🤖 AI Summary
This work addresses the challenge of improving code quality in GT-free settings, where existing test-time scaling methods suffer from high noise in self-generated tests and strong coupling with erroneous code. The authors propose a training-free, cooperative self-play framework that iteratively refines both code and its self-generated unit tests through bidirectional execution feedback. By introducing a dual-pass counting signal and an output consistency clustering mechanism, the method achieves the first unsupervised co-evolution of code and tests. Without relying on reinforcement learning or ground-truth annotations, it boosts the best-of-N (BoN) pass@1 performance of Qwen2.5-7B-Instruct from 22.1% to 33.2% across four benchmarks and dramatically increases unit test accuracy from 14.6% to 78.3%, matching or even surpassing the performance of CURE-7B—a state-of-the-art RLVR approach that requires real unit tests.
📝 Abstract
Recently, Reinforcement Learning with Verifiable Rewards (RLVR) and Test-Time Scaling (TTS) have advanced LLM code generation through executable verification.
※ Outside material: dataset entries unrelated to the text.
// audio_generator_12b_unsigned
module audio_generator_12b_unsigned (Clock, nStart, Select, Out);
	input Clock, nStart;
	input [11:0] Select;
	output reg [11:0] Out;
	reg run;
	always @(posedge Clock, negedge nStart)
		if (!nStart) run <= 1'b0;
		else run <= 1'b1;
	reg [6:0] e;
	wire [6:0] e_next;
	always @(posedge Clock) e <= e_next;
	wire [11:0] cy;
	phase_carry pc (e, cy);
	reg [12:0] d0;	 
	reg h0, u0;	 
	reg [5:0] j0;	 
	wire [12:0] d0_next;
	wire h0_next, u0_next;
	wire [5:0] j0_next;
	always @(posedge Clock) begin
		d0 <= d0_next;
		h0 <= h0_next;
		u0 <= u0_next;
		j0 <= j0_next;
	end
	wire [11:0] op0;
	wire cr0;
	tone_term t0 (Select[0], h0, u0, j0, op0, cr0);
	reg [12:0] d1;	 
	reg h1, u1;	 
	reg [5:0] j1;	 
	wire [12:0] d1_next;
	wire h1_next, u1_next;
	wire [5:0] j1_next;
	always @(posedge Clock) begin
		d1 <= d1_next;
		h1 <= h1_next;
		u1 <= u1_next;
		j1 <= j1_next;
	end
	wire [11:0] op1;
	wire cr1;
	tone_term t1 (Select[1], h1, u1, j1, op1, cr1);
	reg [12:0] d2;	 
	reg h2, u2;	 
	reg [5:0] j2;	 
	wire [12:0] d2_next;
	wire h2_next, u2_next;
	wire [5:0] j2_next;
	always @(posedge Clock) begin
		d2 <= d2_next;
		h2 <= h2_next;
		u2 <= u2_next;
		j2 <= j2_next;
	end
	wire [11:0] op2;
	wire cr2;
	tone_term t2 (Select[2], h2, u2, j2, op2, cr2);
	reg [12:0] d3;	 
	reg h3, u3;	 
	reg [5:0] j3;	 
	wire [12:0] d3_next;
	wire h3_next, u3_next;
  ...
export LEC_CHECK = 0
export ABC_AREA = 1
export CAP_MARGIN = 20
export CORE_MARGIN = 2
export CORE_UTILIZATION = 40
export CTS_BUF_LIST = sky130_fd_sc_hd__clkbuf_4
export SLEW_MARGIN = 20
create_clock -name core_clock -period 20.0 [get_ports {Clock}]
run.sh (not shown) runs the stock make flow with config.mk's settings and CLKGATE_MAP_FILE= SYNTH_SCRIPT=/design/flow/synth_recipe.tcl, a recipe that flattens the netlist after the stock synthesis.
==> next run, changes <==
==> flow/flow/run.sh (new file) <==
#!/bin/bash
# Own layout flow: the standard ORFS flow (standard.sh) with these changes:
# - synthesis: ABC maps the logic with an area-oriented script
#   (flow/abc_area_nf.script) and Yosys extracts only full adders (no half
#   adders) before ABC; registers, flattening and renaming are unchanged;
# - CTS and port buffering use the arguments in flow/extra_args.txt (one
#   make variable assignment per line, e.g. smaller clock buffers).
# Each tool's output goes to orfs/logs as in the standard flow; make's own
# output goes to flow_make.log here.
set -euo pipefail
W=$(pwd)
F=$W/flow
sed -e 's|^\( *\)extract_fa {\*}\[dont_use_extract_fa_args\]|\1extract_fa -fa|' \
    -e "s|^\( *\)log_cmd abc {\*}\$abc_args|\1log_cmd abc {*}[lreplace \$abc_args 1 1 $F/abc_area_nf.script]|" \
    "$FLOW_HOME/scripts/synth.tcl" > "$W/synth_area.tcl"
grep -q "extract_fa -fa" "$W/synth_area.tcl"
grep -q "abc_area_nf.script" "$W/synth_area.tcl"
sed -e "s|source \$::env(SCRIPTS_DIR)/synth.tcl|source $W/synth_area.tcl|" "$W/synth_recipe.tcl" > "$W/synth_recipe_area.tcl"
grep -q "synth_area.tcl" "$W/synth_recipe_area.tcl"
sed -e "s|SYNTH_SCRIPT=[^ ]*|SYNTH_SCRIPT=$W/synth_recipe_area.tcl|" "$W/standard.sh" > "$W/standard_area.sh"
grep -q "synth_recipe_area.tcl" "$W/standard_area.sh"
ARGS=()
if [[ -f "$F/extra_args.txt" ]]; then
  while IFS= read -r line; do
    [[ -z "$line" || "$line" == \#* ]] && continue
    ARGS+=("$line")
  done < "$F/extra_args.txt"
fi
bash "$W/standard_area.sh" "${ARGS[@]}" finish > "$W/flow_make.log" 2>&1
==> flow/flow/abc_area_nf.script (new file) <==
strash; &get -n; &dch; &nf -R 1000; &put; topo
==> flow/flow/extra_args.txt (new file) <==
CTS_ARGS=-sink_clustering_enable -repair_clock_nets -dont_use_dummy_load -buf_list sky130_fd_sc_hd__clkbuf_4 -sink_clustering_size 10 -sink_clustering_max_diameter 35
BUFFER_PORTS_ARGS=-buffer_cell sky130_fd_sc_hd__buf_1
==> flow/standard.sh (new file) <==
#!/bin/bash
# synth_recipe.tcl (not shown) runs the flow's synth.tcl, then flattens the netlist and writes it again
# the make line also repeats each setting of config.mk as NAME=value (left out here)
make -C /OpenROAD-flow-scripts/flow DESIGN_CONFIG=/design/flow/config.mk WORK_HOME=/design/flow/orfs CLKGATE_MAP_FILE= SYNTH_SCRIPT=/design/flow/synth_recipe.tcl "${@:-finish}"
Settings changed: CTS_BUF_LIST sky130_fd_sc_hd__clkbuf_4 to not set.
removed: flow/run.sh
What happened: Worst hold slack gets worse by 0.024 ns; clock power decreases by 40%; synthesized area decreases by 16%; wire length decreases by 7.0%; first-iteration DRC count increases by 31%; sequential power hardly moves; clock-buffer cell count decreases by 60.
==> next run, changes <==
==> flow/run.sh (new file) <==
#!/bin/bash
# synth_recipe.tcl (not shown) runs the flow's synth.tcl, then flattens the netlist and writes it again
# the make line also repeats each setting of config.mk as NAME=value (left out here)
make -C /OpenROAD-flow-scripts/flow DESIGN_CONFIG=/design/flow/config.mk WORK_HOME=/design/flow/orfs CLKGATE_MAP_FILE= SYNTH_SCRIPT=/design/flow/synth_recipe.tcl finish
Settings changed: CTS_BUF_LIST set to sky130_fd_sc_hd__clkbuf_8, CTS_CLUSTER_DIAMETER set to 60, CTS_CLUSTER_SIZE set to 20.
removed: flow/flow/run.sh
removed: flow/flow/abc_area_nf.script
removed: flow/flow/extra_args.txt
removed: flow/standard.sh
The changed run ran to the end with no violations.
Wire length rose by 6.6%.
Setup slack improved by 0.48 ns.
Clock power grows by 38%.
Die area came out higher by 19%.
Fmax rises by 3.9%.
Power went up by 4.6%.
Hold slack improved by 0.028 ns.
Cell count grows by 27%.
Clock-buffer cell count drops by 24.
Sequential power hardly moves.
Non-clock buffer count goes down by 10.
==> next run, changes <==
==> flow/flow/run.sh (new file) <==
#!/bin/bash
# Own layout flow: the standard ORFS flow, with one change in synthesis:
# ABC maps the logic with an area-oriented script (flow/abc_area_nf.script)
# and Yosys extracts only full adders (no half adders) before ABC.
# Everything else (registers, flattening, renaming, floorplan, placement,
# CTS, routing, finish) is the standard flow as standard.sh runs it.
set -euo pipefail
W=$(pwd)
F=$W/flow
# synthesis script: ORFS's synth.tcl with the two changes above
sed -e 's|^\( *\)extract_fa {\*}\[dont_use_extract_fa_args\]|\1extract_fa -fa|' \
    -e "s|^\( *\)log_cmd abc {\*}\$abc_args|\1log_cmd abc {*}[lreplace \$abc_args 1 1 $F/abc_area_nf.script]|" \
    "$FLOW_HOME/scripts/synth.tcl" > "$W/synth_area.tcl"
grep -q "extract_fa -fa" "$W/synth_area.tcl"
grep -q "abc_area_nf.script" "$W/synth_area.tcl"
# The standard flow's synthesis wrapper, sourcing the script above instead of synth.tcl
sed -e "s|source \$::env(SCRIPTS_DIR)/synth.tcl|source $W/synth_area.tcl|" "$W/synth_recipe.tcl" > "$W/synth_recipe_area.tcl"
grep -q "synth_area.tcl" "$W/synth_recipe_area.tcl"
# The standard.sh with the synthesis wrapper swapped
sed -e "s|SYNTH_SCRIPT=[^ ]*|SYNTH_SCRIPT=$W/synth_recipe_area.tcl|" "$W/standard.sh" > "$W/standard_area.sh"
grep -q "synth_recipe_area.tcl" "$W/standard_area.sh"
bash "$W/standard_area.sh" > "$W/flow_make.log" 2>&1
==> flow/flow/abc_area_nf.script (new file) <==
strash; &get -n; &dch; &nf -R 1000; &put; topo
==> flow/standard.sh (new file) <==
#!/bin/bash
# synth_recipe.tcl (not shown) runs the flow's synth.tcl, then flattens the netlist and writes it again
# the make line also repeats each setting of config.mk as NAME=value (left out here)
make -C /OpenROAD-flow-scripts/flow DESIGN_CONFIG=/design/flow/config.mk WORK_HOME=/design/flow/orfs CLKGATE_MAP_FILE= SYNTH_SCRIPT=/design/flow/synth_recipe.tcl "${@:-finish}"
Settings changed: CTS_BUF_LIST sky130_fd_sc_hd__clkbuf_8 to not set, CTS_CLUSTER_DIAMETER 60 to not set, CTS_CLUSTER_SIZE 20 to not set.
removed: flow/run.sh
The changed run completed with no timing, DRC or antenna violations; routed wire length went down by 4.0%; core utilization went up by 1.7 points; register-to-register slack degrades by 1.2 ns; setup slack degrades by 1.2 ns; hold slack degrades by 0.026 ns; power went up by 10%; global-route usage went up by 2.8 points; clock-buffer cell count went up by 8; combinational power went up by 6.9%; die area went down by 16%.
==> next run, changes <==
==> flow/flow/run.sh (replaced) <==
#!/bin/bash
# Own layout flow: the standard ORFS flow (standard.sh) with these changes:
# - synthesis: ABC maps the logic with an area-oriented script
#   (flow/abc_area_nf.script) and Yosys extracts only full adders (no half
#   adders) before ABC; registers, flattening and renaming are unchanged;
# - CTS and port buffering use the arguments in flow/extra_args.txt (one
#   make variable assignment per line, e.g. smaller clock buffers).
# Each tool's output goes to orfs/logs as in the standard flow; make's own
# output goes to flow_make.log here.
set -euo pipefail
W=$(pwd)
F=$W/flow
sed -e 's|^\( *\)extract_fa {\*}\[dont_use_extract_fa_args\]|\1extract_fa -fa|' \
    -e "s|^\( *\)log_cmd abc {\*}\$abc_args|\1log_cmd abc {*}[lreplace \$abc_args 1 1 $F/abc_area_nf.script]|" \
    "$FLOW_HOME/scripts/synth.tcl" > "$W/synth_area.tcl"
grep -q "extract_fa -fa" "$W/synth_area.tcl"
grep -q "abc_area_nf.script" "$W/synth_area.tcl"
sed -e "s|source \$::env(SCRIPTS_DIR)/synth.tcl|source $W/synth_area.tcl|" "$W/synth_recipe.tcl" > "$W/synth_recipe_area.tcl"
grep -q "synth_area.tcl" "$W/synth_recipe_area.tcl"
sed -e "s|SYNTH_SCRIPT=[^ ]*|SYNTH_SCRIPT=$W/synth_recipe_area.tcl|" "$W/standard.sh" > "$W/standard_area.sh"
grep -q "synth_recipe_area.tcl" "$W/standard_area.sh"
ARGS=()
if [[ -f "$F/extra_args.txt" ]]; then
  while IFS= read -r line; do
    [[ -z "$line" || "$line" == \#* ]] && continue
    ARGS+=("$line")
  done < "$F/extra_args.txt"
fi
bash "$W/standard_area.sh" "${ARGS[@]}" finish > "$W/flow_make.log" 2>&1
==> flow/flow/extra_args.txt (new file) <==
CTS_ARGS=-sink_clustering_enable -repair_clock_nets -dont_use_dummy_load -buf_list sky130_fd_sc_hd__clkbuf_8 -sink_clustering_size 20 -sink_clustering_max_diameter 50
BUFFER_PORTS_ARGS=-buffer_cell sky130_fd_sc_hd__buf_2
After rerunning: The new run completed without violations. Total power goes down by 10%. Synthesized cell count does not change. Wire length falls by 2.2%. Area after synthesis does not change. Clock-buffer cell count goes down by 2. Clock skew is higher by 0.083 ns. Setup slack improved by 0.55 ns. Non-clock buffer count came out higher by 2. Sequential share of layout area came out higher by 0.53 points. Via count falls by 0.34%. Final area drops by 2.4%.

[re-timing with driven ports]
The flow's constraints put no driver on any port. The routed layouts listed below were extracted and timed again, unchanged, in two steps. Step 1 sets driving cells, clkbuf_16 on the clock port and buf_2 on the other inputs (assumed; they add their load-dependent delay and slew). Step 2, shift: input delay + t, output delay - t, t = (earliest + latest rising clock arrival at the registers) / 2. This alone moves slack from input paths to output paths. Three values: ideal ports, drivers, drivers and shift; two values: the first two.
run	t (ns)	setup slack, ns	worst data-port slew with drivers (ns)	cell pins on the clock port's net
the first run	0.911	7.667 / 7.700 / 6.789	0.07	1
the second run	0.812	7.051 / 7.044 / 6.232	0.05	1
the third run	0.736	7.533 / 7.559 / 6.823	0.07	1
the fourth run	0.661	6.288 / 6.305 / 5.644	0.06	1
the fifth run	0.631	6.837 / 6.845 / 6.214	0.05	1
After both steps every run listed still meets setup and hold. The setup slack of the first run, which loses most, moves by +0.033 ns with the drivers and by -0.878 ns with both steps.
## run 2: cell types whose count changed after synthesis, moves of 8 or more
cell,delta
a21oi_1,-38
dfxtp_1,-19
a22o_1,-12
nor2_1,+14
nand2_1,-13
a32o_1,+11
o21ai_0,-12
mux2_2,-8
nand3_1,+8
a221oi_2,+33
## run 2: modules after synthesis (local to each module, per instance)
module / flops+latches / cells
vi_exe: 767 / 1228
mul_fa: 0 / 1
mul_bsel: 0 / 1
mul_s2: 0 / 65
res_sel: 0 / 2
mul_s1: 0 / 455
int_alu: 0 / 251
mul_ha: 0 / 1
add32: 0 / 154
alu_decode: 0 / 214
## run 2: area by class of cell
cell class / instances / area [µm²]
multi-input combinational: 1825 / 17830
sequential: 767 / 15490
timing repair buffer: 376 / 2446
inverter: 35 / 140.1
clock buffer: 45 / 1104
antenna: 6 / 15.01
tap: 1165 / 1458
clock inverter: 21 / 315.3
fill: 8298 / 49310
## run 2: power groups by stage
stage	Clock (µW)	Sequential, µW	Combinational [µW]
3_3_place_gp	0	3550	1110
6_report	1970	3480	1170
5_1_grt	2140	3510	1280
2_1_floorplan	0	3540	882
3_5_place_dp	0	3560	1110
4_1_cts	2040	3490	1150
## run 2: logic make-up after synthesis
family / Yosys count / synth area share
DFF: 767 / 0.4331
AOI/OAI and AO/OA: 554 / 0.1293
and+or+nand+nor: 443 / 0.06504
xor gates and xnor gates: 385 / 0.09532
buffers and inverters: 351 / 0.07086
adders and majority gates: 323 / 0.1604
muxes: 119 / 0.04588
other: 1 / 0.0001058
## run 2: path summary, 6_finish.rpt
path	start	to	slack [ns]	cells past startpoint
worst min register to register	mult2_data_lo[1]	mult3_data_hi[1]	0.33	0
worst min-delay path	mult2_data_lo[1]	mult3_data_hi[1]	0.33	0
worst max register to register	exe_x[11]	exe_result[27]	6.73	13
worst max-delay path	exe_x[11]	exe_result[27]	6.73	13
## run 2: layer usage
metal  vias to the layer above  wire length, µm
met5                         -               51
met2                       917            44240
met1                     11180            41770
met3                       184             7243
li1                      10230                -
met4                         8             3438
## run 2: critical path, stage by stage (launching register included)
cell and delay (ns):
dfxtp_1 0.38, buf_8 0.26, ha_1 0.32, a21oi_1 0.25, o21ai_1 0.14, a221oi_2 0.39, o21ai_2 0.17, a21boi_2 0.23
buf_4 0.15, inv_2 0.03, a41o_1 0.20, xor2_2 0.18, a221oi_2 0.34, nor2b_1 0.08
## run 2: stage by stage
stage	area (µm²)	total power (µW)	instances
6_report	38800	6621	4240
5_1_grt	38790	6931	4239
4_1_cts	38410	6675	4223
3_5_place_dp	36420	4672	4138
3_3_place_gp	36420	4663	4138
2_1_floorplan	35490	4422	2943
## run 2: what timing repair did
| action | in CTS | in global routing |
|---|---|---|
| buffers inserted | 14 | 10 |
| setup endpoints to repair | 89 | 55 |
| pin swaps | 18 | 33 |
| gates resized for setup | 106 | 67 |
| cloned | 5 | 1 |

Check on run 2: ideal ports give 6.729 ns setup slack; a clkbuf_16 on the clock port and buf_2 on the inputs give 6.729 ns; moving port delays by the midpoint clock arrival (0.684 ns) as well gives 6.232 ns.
Source: an optimization exercise on an open RTL-to-GDS flow (aim: small area, a short achievable clock period and few clock cycles per item). Production flows keep margins and buffers that such runs may drop.
No activity file was given, so power comes from the tool's default toggle rates.

== main ==
## SequentialNonrestoringDivider128Bit
module SequentialNonrestoringDivider128Bit(
    input  [127:0] dividend_q,
    input  [127:0] divisor_m,
    input          clk,
    input          reset_n,
    output [127:0] quotient,
    output [127:0] remainder,
    output         done
    );
Size: about 270 flip-flops, about 520 I/O pins, ~22000 um^2 of cells after synthesis.
==> module SequentialNonrestoringDivider128Bit, before the edit <==
module SequentialNonrestoringDivider128Bit(
    input  [127:0] dividend_q,
    input  [127:0] divisor_m,
    input          clk,
    input          reset_n,
    output [127:0] quotient,
    output [127:0] remainder,
    output         done
    );
    reg [127:0] r;       
    reg [127:0] q;       
    reg [7:0]   cnt;     
    reg         skip;    
    wire [15:0] nz;
    wire [15:0] hi;
    genvar k;
    generate
        for (k = 0; k < 16; k = k + 1) begin : g_nz
            assign nz[k] = |divisor_m[8*k+7:8*k];
        end
        for (k = 0; k < 16; k = k + 1) begin : g_hi
            if (k == 15) begin : g_top
                assign hi[k] = 1'b0;
            end else begin : g_or
                assign hi[k] = |nz[15:k+1];
            end
        end
    endgenerate
    wire [127:0] a  = {r[126:0], q[127]};
    wire [127:0] g0 = a & ~divisor_m;
    wire [127:0] p0 = a | ~divisor_m;
    wire [127:0] x0 = a ^ ~divisor_m;
    wire [127:0] gl [0:7];
    wire [127:0] pl [0:7];
    assign gl[0] = {g0[127:1], a[0] | ~divisor_m[0]};      
    assign pl[0] = p0;
    genvar l, i;
    generate
        for (l = 0; l < 7; l = l + 1) begin : g_lvl
            for (i = 0; i < 128; i = i + 1) begin : g_bit
                if ((i >> l) & 1) begin : g_node
                    assign gl[l+1][i] = gl[l][i] | (pl[l][i] & gl[l][((i >> l) << l) - 1]);
                    assign pl[l+1][i] = pl[l][i] & pl[l][((i >> l) << l) - 1];
                end else begin : g_pass
                    assign gl[l+1][i] = gl[l][i];
                    assign pl[l+1][i] = pl[l][i];
                end
            end
        end
    endgenerate
    wire [127:0] diff = {x0[127:1] ^ gl[7][126:0], a[0] ^ divisor_m[0]};
    wire         qbit = r[127] | gl[7][127];
    always @(posedge clk or negedge reset_n) begin
        if (!reset_n)
            cnt <= 8'd0;
        else if (!cnt[7])
            cnt <= skip ? cnt + 8'd8 : cnt + 8'd1;
    end
    wire         step  = reset_n & ~cnt[7] & ~skip;
    wire         shift = reset_n & ~cnt[7] & skip;
    wire         hold  = reset_n & cnt[7];
    wire         take  = step & qbit;
    wire [127:0] r_alt = ({128{step}}  & {r[126:0], q[127]}) |
                         ({128{shift}} & {r[119:0], q[127:120]}) |
                         ({128{hold}}  & r);
    wire [127:0] r_nxt = take ? diff : r_alt;
    always @(posedge clk)
        r <= r_nxt;
    wire [127:0] q_nxt = ({128{~reset_n}} & dividend_q) |
                         ({128{step}}     & {q[126:0], qbit}) |
                         ({128{shift}}    & {q[119:0], 8'd0}) |
                         ({128{hold}}     & q);
    always @(posedge clk)
        q <= q_nxt;
    always @(posedge clk) begin
        if (!reset_n)
            skip <= |divisor_m[127:8];
        else if (!cnt[7])
            skip <= skip & hi[cnt[6:3] + 4'd1];
    end
    assign done      = cnt[7];
    assign quotient  = q;
    assign remainder = r;
endmodule
clock: 5.5 ns
lec_check: 0
cap_margin: 20
core_margin: 2
core_utilization: 60
cts_buf_list: sky130_fd_sc_hd__clkbuf_8
setup_slack_margin: 2.0
slew_margin: 20
standard.sh (not shown) runs the stock make flow with config.mk's settings and CLKGATE_MAP_FILE= SYNTH_SCRIPT=/design/flow/synth_recipe.tcl, a recipe that flattens the netlist after the stock synthesis.
==> flow/flow/run.sh <==
#!/bin/bash
# The standard layout, except that the input and output ports are buffered with
# buf_1 cells (resizable later) instead of the delay buffer buffer_ports picks.
set -euo pipefail
export BUFFER_PORTS_ARGS="-buffer_cell sky130_fd_sc_hd__buf_1"
bash standard.sh > standard_flow.log 2>&1
The following lists how the feature branch was set up differently from main:
==> flow/design.v <==
`timescale 1ns / 1ps
module SequentialNonrestoringDivider128Bit(
    input  [127:0] dividend_q,
    input  [127:0] divisor_m,
    input          clk,
    input          reset_n,
    output [127:0] quotient,
    output [127:0] remainder,
    output         done
    );
    reg [127:0] r;       
    reg [127:0] q;       
    reg [7:0]   cnt;     
    reg         skip;    
    reg [127:0] d;       
    wire [15:0] nz;
    wire [15:0] hi;
    genvar k;
    generate
        for (k = 0; k < 16; k = k + 1) begin : g_nz
            assign nz[k] = |d[8*k+7:8*k];
        end
        for (k = 0; k < 16; k = k + 1) begin : g_hi
            if (k == 15) begin : g_top
                assign hi[k] = 1'b0;
            end else begin : g_or
                assign hi[k] = |nz[15:k+1];
            end
        end
    endgenerate
    wire [127:0] a  = {r[126:0], q[127]};
    wire [127:0] g0 = a & ~d;
    wire [127:0] p0 = a | ~d;
    wire [127:0] x0 = a ^ ~d;
    wire [127:0] gl [0:7];
    wire [127:0] pl [0:7];
    assign gl[0] = {g0[127:1], g0[0] | p0[0]};   
    assign pl[0] = p0;
    genvar l, i;
    generate
        for (l = 0; l < 7; l = l + 1) begin : g_lvl
            for (i = 0; i < 128; i = i + 1) begin : g_bit
                if ((i >> l) & 1) begin : g_node
                    assign gl[l+1][i] = gl[l][i] | (pl[l][i] & gl[l][((i >> l) << l) - 1]);
                    assign pl[l+1][i] = pl[l][i] & pl[l][((i >> l) << l) - 1];
                end else begin : g_pass
                    assign gl[l+1][i] = gl[l][i];
                    assign pl[l+1][i] = pl[l][i];
                end
            end
        end
    endgenerate
    wire [127:0] diff = x0 ^ {gl[7][126:0], 1'b1};
    wire         qbit = r[127] | gl[7][127];
    always @(posedge clk or negedge reset_n) begin
        if (!reset_n)
            cnt <= 8'd0;
        else if (!cnt[7])
            cnt <= skip ? cnt + 8'd8 : cnt + 8'd1;
    end
    always @(posedge clk)
        d <= divisor_m;
    wire         step  = reset_n & ~cnt[7] & ~skip;
    wire         take  = step & qbit;
    wire [127:0] r_alt = step      ? {r[126:0], q[127]} :
                         ~reset_n  ? 128'd0 :
                         cnt[7]    ? r : {r[119:0], q[127:120]};
    wire [127:0] r_nxt = take ? diff : r_alt;
    always @(posedge clk)
        r <= r_nxt;
    always @(posedge clk) begin
        if (!reset_n) begin
            q    <= dividend_q;
            skip <= |divisor_m[127:8];
        end else if (!cnt[7]) begin
            if (skip) begin
                q    <= {q[119:0], 8'd0};
                skip <= hi[cnt[6:3] + 4'd1];
            end else begin
                q    <= {q[126:0], qbit};
                skip <= 1'b0;
            end
        end
    end
    assign done      = cnt[7];
    assign quotient  = q;
    assign remainder = r;
endmodule
--- outcome ---
The sequential share of layout area number comes out higher for the feature branch vs main. In the feature branch relative to main, sequential cell count had gone up by more than a quarter. The feature branch vs. main: first-pass GRT wire length rose 17000 um, clock network power share -9.5 points. Against main, the feature branch comes in 0.011 ns higher on final-layout worst hold slack. Going from main to the feature branch, average instance area after synthesis grows by 1.8 um^2. Summary of the feature branch over main: total wire length after detailed routing went up about 23%, setup slack moved down, fmax went down, final weighted congestion in routability-driven placement -about 3%. The lower area of the multi-input gates of the feature branch and main is in the feature branch. Relative to main, the feature branch degrades final period demand of the worst path. Critical path data required time, the feature branch and main, higher one = main. Between main and the feature branch, the number of maximum-capacitance violations figures differ only marginally.
No functional check of the RTL was part of any run of this note.

separate check: timing with driven ports:
Ports are ideal in the flow. The routed layouts listed here were re-timed in OpenROAD.
Step 1 assumes that a clkbuf_16 drives the clock port and a buf_2 every other input.
Step 2 adds t to the input delays and takes it off the output delays; t is the mean of the earliest and latest rising clock arrival at the registers after step 1. Input paths then give back, and output paths get back, about the clock's delay inside the block.
a / b / c = no drivers / after step 1 / after step 2; a / b = the first two.
| run | t (ns) | setup slack, ns | worst setup path at the end | worst register clock-pin slew, ns | worst slew at a driven data input, ns |
|---|---|---|---|---|---|
| main | 0.659 | 1.423 / 1.451 / 0.792 | input to register | 0.06 / 0.06 | 0.14 |
| the feature branch | 0.720 | 1.410 / 1.410 / 1.410 | register to register | 0.07 / 0.07 | 0.11 |
After both steps setup and hold are still met in every run listed. For main, which loses most, drivers alone change the setup slack by +0.028 ns; drivers and shift together by -0.631 ns.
Yet Ground-Truth Unit Tests (GT UTs) remain a bottleneck: SOTA RLVR methods require them for costly training, while existing TTS methods lose competitiveness without them. This motivates GT-free TTS, where existing methods directly use self-generated UTs to refine and select code candidates. Yet such UTs are often noisy or spuriously coupled with wrong code, and UT quality in turn cannot be validated without reliable code. The key challenge is therefore to jointly improve both. To this end, we present CoSPlay, a GT-free, training-free framework that jointly improves codes and UTs through cooperative self-play. It first explores diverse solution ideas and identifies their potential failure modes to produce discriminative UT ideas. It then uses bidirectional pass-count signals from the Code-UT execution matrix to iteratively prune or fix weak codes and refresh or replace unreliable UTs, letting the two pools co-evolve. Finally, when multiple codes remain tied at the highest pass count, it picks the final code from the largest output-consensus cluster, since correct codes agree on the same inputs while wrong codes diverge. Experiments on four challenging benchmarks show that CoSPlay on Qwen2.5-7B-Instruct improves average BoN from 22.1% to 33.2% and UT accuracy from 14.6% to 78.3%, matching or surpassing the RLVR model CURE-7B. When applied to CURE-7B, it further improves BoN by 5.7%. CoSPlay also generalizes across diverse backbones and outperforms GT-free TTS baselines under comparable token budgets, with continued gains as the budget scales up. These results suggest a scalable inference strategy for competitive code generation without any GT data.